Perdarahan presacral: Dalam beberapa kasus, perdarahan presacral telah dilaporkan
berlanjut ke kematian. Jelas, menghindari kejadian ini adalah cara terbaik untuk menangani
komplikasi ini. Jika hal ini terjadi di tengah-tengah prosedur, kauter atau penekanan
umumnya tidak menghentikan pendarahan presacral dari pembuluh darah pelvis. Metode
yang biasa dilakukan untuk menghentikan pendarahan adalah dengan paku payung. Suatu
tampon otot juga merupakan cara cerdas untuk mengkauterisasi pendarahan. Ambil sedikit
otot rektus, terapkan ke lokasi perdarahan, dan kauter otot tersebut pada pengaturan koagulasi
tinggi.
Hasil dan Prognosis
Dalam pengaturan akut, sebagian besar proktitis memiliki hasil klinis dan prognosis yang
baik. Terutama jika proktitis infeksius diobati dengan tepat, cenderung tidak terjadi rekurensi.

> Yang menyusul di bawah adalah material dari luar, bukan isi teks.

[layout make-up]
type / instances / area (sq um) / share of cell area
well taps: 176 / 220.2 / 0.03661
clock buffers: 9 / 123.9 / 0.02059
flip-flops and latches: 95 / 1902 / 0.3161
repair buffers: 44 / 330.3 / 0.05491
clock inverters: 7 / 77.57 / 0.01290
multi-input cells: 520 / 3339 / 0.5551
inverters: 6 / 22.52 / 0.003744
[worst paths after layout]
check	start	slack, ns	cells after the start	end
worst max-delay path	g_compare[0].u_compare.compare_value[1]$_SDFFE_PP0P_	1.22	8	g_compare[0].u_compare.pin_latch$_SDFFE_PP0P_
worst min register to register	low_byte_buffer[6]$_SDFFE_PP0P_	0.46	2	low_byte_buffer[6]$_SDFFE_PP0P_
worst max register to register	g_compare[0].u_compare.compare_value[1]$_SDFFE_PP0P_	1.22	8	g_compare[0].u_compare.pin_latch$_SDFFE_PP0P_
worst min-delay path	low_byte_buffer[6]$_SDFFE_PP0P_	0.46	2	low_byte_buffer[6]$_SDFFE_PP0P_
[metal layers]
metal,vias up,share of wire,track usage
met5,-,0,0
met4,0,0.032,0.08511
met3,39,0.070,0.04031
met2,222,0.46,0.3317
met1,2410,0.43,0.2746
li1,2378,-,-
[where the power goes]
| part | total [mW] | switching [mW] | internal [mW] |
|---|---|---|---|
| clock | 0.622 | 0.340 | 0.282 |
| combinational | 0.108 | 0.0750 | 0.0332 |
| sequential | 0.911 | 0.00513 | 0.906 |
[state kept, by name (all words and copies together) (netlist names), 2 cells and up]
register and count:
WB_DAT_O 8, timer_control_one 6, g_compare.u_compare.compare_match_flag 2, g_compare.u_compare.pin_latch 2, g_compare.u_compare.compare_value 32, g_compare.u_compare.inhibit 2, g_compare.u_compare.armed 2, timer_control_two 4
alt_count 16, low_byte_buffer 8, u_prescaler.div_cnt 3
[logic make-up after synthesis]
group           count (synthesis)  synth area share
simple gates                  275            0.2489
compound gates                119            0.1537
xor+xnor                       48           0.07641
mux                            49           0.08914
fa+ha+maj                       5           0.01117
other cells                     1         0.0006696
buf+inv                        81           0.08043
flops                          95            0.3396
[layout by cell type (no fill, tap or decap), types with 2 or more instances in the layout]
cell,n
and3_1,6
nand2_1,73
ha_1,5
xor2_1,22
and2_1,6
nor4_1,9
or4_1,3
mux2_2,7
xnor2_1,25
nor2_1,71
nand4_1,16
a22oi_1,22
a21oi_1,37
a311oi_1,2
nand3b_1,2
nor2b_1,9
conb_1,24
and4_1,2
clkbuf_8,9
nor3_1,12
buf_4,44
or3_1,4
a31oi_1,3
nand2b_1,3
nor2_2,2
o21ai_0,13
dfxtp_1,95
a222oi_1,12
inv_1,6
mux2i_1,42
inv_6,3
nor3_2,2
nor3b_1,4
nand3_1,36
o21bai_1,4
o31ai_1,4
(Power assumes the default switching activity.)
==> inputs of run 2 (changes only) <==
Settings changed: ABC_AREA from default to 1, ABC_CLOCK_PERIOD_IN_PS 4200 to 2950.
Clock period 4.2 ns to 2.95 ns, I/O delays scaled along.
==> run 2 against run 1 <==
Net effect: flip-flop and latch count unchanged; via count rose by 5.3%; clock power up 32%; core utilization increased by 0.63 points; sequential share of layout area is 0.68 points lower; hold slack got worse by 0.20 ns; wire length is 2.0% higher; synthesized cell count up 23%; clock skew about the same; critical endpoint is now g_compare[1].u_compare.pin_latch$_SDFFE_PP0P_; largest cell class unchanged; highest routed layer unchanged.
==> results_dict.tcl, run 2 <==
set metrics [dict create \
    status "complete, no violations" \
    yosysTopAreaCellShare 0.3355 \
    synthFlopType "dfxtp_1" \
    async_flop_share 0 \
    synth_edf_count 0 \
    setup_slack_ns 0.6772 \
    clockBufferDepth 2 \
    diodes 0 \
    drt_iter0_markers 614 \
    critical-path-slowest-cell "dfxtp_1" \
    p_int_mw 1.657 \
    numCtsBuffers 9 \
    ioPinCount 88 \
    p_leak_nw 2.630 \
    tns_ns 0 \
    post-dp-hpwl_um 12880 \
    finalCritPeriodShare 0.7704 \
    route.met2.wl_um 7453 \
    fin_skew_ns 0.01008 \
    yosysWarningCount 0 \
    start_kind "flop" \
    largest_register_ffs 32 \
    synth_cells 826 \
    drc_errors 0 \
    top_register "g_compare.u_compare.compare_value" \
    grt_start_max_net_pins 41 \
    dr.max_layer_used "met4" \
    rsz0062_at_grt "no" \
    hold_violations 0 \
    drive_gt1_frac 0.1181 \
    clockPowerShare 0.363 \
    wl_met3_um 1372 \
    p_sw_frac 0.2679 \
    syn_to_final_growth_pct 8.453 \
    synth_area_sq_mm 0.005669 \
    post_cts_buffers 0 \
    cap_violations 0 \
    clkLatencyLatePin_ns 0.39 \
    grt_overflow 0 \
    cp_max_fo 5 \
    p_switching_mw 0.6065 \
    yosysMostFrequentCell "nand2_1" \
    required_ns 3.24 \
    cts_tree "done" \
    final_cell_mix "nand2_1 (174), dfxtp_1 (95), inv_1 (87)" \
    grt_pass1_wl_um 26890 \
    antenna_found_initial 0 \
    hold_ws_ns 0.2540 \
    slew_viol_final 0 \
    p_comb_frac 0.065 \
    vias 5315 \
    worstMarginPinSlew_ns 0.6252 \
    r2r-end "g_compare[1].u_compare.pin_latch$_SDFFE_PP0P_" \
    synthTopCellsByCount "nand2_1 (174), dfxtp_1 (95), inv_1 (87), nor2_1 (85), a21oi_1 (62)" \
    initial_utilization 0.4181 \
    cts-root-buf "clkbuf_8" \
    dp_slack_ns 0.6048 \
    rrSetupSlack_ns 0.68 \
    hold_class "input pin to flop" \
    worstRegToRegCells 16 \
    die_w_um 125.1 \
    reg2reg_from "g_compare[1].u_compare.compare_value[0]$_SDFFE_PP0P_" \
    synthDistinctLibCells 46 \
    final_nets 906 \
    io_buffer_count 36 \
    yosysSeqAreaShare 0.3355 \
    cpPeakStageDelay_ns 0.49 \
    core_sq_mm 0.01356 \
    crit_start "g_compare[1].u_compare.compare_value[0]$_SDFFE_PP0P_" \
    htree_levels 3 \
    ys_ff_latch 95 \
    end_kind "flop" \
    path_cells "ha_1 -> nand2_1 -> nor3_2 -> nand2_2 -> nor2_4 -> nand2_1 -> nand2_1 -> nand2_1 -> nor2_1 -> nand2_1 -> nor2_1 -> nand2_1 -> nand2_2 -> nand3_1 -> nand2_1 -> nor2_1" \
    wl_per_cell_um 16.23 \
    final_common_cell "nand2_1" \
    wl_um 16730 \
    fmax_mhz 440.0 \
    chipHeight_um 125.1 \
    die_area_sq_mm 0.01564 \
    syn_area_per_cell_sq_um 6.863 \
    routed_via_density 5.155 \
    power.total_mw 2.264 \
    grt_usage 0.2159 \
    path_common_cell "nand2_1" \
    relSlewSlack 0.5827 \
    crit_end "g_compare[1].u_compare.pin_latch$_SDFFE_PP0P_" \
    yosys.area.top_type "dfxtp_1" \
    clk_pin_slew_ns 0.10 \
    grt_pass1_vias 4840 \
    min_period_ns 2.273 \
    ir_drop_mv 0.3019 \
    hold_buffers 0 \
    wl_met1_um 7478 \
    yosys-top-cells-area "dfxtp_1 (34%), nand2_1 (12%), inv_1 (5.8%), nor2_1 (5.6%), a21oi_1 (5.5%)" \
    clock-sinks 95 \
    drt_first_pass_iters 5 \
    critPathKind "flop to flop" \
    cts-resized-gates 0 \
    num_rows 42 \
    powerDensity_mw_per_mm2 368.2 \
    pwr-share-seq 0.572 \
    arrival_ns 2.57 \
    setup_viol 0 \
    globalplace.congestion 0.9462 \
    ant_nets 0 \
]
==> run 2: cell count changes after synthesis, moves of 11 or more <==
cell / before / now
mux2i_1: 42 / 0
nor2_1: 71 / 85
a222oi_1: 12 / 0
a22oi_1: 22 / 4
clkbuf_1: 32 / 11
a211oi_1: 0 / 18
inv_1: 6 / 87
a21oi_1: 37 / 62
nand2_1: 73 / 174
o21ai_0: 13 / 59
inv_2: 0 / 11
## config.mk

```make
export PLATFORM = sky130hd
export DESIGN_NAME = imu_spi_slave_port
export DESIGN_NICKNAME = d
export VERILOG_FILES = /design/src/shared/imu_spi_pkg.sv /design/src/imu_spi_slave_port.sv
export VERILOG_INCLUDE_DIRS = /design/src /design/src/shared
export SDC_FILE = /design/constraint.sdc
export NUM_CORES = 1
export LEC_CHECK = 0
export ABC_AREA = 1
export BUFFER_PORTS_ARGS = -buffer_cell sky130_fd_sc_hd__buf_2
export CORE_MARGIN = 3
export CORE_UTILIZATION = 50
export CTS_CLUSTER_DIAMETER = 120
export DETAILED_ROUTE_END_ITERATION = 16
export PLACE_DENSITY = 0.74
export SYNTH_ARGS = -nofsm -noshare
export SYNTH_HDL_FRONTEND = slang
export SYNTH_SLANG_ARGS = --single-unit
```

## constraint.sdc

```tcl
create_clock -name mclk -period 1.8 [get_ports mclk]
set_input_delay 0.27 -clock mclk [delete_from_list [all_inputs] [get_ports mclk]]
set_output_delay 0.27 -clock mclk [all_outputs]
set_load 0.02 [all_outputs]
```

## src/shared/imu_spi_defines.svh

```systemverilog
// constants for the serial register port: field positions, reset values, addresses
`ifndef IMU_SPI_DEFINES_SVH
`define IMU_SPI_DEFINES_SVH
`define SPI_ADDR_W 7
`define SPI_DATA_W 8
`define SPI_DIR_BIT 7
`define SPI_LAST_BIT 3'h7
`define SPI_FIRST_CONTROL_ADDR 7'h02
`define SPI_WIRE_MODE_BIT 7
`define SPI_WIRE_MODE_RST 1'h0
`define SPI_ADDR_STEP 7'h01
`endif

```

## src/shared/imu_spi_pkg.sv

```systemverilog
// types shared by the serial register port and its bench
package imu_spi_pkg;
    // one-hot transfer phases
    typedef enum logic [3:0] {
        ST_IDLE  = 4'h1,
        ST_ADDR  = 4'h2,
        ST_WRITE = 4'h4,
        ST_READ  = 4'h8
    } spi_state_t;

    // request toward the register file
    typedef struct packed {
        logic       wr;
        logic       rd;
        logic [6:0] addr;
        logic [7:0] wdata;
    } reg_req_t;

    // serial pin drivers
    typedef struct packed {
        logic d2h;
        logic d2h_oe;
        logic h2d;
        logic h2d_oe;
    } pins_t;
endpackage

```

## src/imu_spi_slave_port.sv

```systemverilog
// serial peripheral slave port giving a host access to the sensor registers
//
// Overview of operation
// four-wire: select, clock, data in, data out
// three-wire: one shared bidirectional data line
// data-in pin becomes bidirectional in three-wire
// accept mode 0 or 3, detected automatically
// control register bit 7 selects three-wire
// sample incoming data on rising clock edge
// change outgoing data on falling clock edge
// host keeps serial clock at most 15 MHz
// every byte shifts most significant bit first
// single and burst reads and writes supported
// host writes configuration registers singly only
// first byte: read flag then seven address bits
// data bytes are eight bits, D7 first
// host drives shared line during three-wire writes
// three-wire read: device drives after address byte
// host holds select low whole transfer
// host reads and writes configuration registers here
// select active low; output floats when idle
// burst read advances address after each byte
`timescale 1ns/10ps
`include "imu_spi_defines.svh"

module imu_spi_slave_port (
    input wire logic mclk, // system clock, 100 MHz
    input wire logic rst_n, // asynchronous reset, active low
    input wire logic chip_select_n, // chip select pin, active low
    input wire logic serial_clock_pin, // serial clock from host
    input wire logic host_to_device_line_in, // data-in pin level
    output logic host_to_device_line_out, // data-in pin drive value (three-wire)
    output logic host_to_device_line_oe, // data-in pin drive enable
    output logic device_to_host_line_out, // data-out pin drive value (four-wire)
    output logic device_to_host_line_oe, // data-out pin drive enable
    output imu_spi_pkg::reg_req_t reg_req, // register access strobes
    input wire logic [7:0] reg_rdata, // read data, valid while reg_req.rd is high
    output logic three_wire_mode, // copy of control register bit 7
    output logic mode3_seen // clock idled high at last select
);
    import imu_spi_pkg::*;

    // ------------------------------------------------------------
    // pin synchronisers
    // ------------------------------------------------------------
    logic cs_sync1, cs_sync2, cs_prev; // select chain
    logic clk_sync1, clk_sync2, clk_prev; // serial clock chain
    logic di_sync1, di_sync2; // data-in chain

    // two flops per pin, plus a third on select and clock for edge detection; first stage feeds only the second
    always_ff @(posedge mclk or negedge rst_n) begin
        if (!rst_n) begin
            cs_sync1 <= 1'b1;
            cs_sync2 <= 1'b1;
            cs_prev <= 1'b1;
            clk_sync1 <= 1'b0;
            clk_sync2 <= 1'b0;
            clk_prev <= 1'b0;
            di_sync1 <= 1'b0;
            di_sync2 <= 1'b0;
        end else begin
            cs_sync1 <= chip_select_n;
            cs_sync2 <= cs_sync1;
            cs_prev <= cs_sync2;
            clk_sync1 <= serial_clock_pin;
            clk_sync2 <= clk_sync1;
            clk_prev <= clk_sync2;
            di_sync1 <= host_to_device_line_in;
            di_sync2 <= di_sync1;
        end
    end

    logic rise, fall, cs_fall; // edge events, valid only while selected
    assign rise = clk_sync2 & ~clk_prev & ~cs_sync2;
    assign fall = ~clk_sync2 & clk_prev & ~cs_sync2;
    assign cs_fall = cs_prev & ~cs_sync2;

    // ------------------------------------------------------------
    // transfer engine
    // ------------------------------------------------------------
    spi_state_t state, next_state; // transfer phase
    logic [2:0] bit_cnt, next_bit_cnt; // bits taken in current byte
    logic [7:0] shift_in, next_shift_in; // incoming byte
    logic [7:0] shift_out, next_shift_out; // outgoing byte
    logic [6:0] addr, next_addr; // current register address
    logic load_pend, next_load_pend; // read data arrives this cycle
    logic out_bit, next_out_bit; // bit being driven
    logic out_en, next_out_en; // device owns the data line
    logic three_wire, next_three_wire; // wire mode select
    logic idle_high, next_idle_high; // detected clock polarity
    reg_req_t req, next_req; // register strobes
    pins_t pins, next_pins; // registered pin drivers
    logic [7:0] byte_in; // byte including the bit sampled now

    // next-state logic for the whole port
    always_comb begin
        next_state = state;
        next_bit_cnt = bit_cnt;
        next_shift_in = shift_in;
        next_shift_out = shift_out;
        next_addr = addr;
        next_load_pend = 1'b0;
        next_out_bit = out_bit;
        next_out_en = out_en;
        next_three_wire = three_wire;
        next_idle_high = idle_high;
        next_req = req;
        next_req.wr = 1'b0;
        next_req.rd = 1'b0;
        byte_in = {shift_in[6:0], di_sync2}; // msb arrives first
        if (cs_fall) begin
            // clock level at select tells mode 0 from mode 3
            next_idle_high = clk_sync2;
        end
        if (cs_sync2) begin
            // deselected: release the line and forget the transfer
            next_state = ST_IDLE;
            next_bit_cnt = 3'h0;
            next_out_en = 1'b0;
        end else begin
            case (state)
                ST_IDLE: begin
                    next_state = ST_ADDR;
                    next_bit_cnt = 3'h0;
                end
                ST_ADDR: begin
                    // a mode 3 leading fall is simply ignored here
                    if (rise) begin
                        next_shift_in = byte_in;
                        next_bit_cnt = bit_cnt + 3'h1;
                        if (bit_cnt == `SPI_LAST_BIT) begin
                            next_addr = byte_in[6:0];
                            if (byte_in[`SPI_DIR_BIT]) begin
                                next_state = ST_READ;
                                next_req.rd = 1'b1;
                                next_req.addr = byte_in[6:0];
                                next_load_pend = 1'b1;
                            end else begin
                                next_state = ST_WRITE;
                            end
                        end
                    end
                end
                ST_WRITE: begin
                    if (rise) begin
                        next_shift_in = byte_in;
                        next_bit_cnt = bit_cnt + 3'h1;
                        if (bit_cnt == `SPI_LAST_BIT) begin
                            // whole data byte in: strobe and step for burst
                            next_req.wr = 1'b1;
                            next_req.addr = addr;
                            next_req.wdata = byte_in;
                            next_addr = addr + `SPI_ADDR_STEP;
                            if (addr == `SPI_FIRST_CONTROL_ADDR) begin
                                next_three_wire = byte_in[`SPI_WIRE_MODE_BIT];
                            end
                        end
                    end
                end
                ST_READ: begin
                    if (load_pend) begin
                        next_shift_out = reg_rdata;
                    end
                    if (fall) begin
                        // new bit only on falling edge, msb first
                        next_out_bit = shift_out[7];
                        next_shift_out = {shift_out[6:0], 1'b0};
                        next_out_en = 1'b1;
                    end
                    if (rise) begin
                        next_bit_cnt = bit_cnt + 3'h1;
                        if (bit_cnt == `SPI_LAST_BIT) begin
                            // prefetch the following register for a burst
                            next_addr = addr + `SPI_ADDR_STEP;
                            next_req.rd = 1'b1;
                            next_req.addr = addr + `SPI_ADDR_STEP;
                            next_load_pend = 1'b1;
                        end
                    end
                end
                default: begin
                    next_state = ST_IDLE;
                end
            endcase
        end
        // four-wire drives the data-out pin, three-wire the shared pin
        next_pins.d2h = next_out_bit;
        next_pins.h2d = next_out_bit;
        next_pins.d2h_oe = next_out_en & ~next_three_wire;
        next_pins.h2d_oe = next_out_en & next_three_wire;
    end

    // state registers
    always_ff @(posedge mclk or negedge rst_n) begin
        if (!rst_n) begin
            state <= ST_IDLE;
            bit_cnt <= 3'h0;
            shift_in <= 8'h00;
            shift_out <= 8'h00;
            addr <= 7'h00;
            load_pend <= 1'b0;
            out_bit <= 1'b0;
            out_en <= 1'b0;
            three_wire <= `SPI_WIRE_MODE_RST; // four-wire after reset
            idle_high <= 1'b0;
            req <= '0;
            pins <= '0;
        end else begin
            state <= next_state;
            bit_cnt <= next_bit_cnt;
            shift_in <= next_shift_in;
            shift_out <= next_shift_out;
            addr <= next_addr;
            load_pend <= next_load_pend;
            out_bit <= next_out_bit;
            out_en <= next_out_en;
            three_wire <= next_three_wire;
            idle_high <= next_idle_high;
            req <= next_req;
            pins <= next_pins;
        end
    end

    assign host_to_device_line_out = pins.h2d;
    assign host_to_device_line_oe = pins.h2d_oe;
    assign device_to_host_line_out = pins.d2h;
    assign device_to_host_line_oe = pins.d2h_oe;
    assign reg_req = req;
    assign three_wire_mode = three_wire;
    assign mode3_seen = idle_high;
endmodule

```

==> results.md <==
- Via count: 2,322
- Vias in the first global route: 2,137
- Detailed placement HPWL: about 4200 um
- Count of cell types in the netlist: 30
- Clock Sinks: 60
- #FFs+latches synth: 60
- Routed length on met1: around 2900 um
- WL/cell: 12.8 um
- WP depth: 10
- Worst Hold Class: primary input to flop
- Clock transition at the registers of the reported paths: 0.07 ns
- Synthesis Warnings: 0
- GP Congestion: between 0.8 and 0.9
- Crit path capture type: flop
- R2R depth: 10
- Top cells by area, synth: dfrtp_1 48%, nand2_1 12%, o21ai_0 5.7%
- CORE AREA: ~0.0056 mm^2
- Worst path bufs/invs: 1
- Grt ovf: 0
- Slowest-stage cell, CP: dfrtp_1
- Worst-skew pair later-pin latency: 0.34 ns
- CP top delay family: simple AND/OR/NAND/NOR gates
- # DRC: 0
- Final nets: 398
- Share of the synthesized area in the top cell type: 0.483
- Root buffer cell: clkbuf_8
- Hold Path Cell Cnt: 1
- WL final: 5880 um
- N_diodes: 0
- Pins Over Slew Limit: 0
- Post-synthesis sequential area ratio: 0.519
- Final Instance Area: ~0.0034 mm^2
- Maximum vdd ir drop: 0.595 mV
- Min cycle time layout: around 1.7 ns
- Area of the mapped netlist: 0.00290 mm^2
- Syn Nets: between 300 and 400
- CTS Buffer Depth: 2
- Clock Skew: 0.0124 ns
- TNS Setup: 0 ns
- Final setup fails: 0
- Starting Density: 0.521
- DRT iter0 DRCs: 125
- DR vias/cell: 5.07
- Type of origin of the critical path: flop
- Syn avg cell area: 8.64 um^2
- First-pass GRT wire length: 9800 um
- WP data required: 2.03 ns
- Met3 Routed Length: 239 um
- Fin util: 0.607
- I/O pin count: 36
- Pin count of the biggest net entering global routing: 61
- Filler cells: 503
- Die ar.: around 0.0068 mm^2
- Leakage power: between 1.5 and 2 nW
- Status: finished clean
- Post-Synthesis Cells: around 340
- Rows: 27
- Gr usage total: 0.194
- Largest stage delay on the critical path: 0.37 ns
- Dpl ws: 0.109 ns
- Area delta synth->final: 16.5%
- Pwr/cell area: 811 mW/mm^2
- Antenna violations before repair: 0
- CTS tree: done
- First-pass DRT Iterations: 4
- Critical path class: flop to flop
- I/O Buffers: 35
- Top Layer Used: met4
- Relative slew slack: 0.761
- Leading cell type in the layout, fill and taps excluded: nand2_1
- Chip width: 82.2 um
- Share of cells above drive strength 1: 0.236
- Min Hold Slack: about 0.026 ns
- CP Data Arrival Time: 1.93 ns
- Max Fclk: 588 MHz
- Metal2 WL: approximately 2700 um
- Post-placement cell area: 0.00316 mm^2
- Worst setup margin: 0.0995 ns
- Hold Vio Cnt, Final: 0
- Most frequent cells in the layout: 91 x nand2_1, 56 x dfrtp_1, 36 x inv_1
- CTS Buf Count: 9
- Max cap viols: 0
- Htree depth: 3
- Actual slew at the worst max-slew pin: approximately 0.36 ns
- Area leader, netlist: dfrtp_1
- Die Ht: roughly 82 um
- Critical Path, Cell by Cell: ha_1 -> ha_2 -> nand3_4 -> nor2_8 -> nand2_4 -> clkinv_4 -> nand2_2 -> nand2_1 -> o21ai_2 -> and2_1
- Fin crit share: 0.945
- Antenna-violating nets left: 0
- CP max FO: 6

Untuk penyakit yang lebih kronis, seperti IBD, hasil dan prognosis bervariasi. Jelas, pada
proktitis dan kolitis ulseratif yang diobati dengan obat-obatan, sekitar 40-70% kasus tidak
memerlukan pembedahan. Jika operasi proktokolektomi dilakukan, pasien sembuh dari
penyakit.
Penyakit Crohn adalah cerita lain. Karena dapat terjadi pada semua bagian dari traktus
gastrointestinal bahkan setelah proktektomi, rekurensi penyakit Crohn berkisar dari 45%
hingga 90%.
Proktitis diversi umumnya memiliki hasil klinis dan prognosis yang baik setelah diversi
dibalik.
Hasil dan prognosis proktitis radiasi bervariasi tergantung pada tingkat keparahan proktitis.
Hasil berkisar dari membutuhkan perawatan medis dalam bentuk enema hingga pembedahan.
Tingkat komplikasi untuk penanganan bedah dilaporkan setinggi 75%.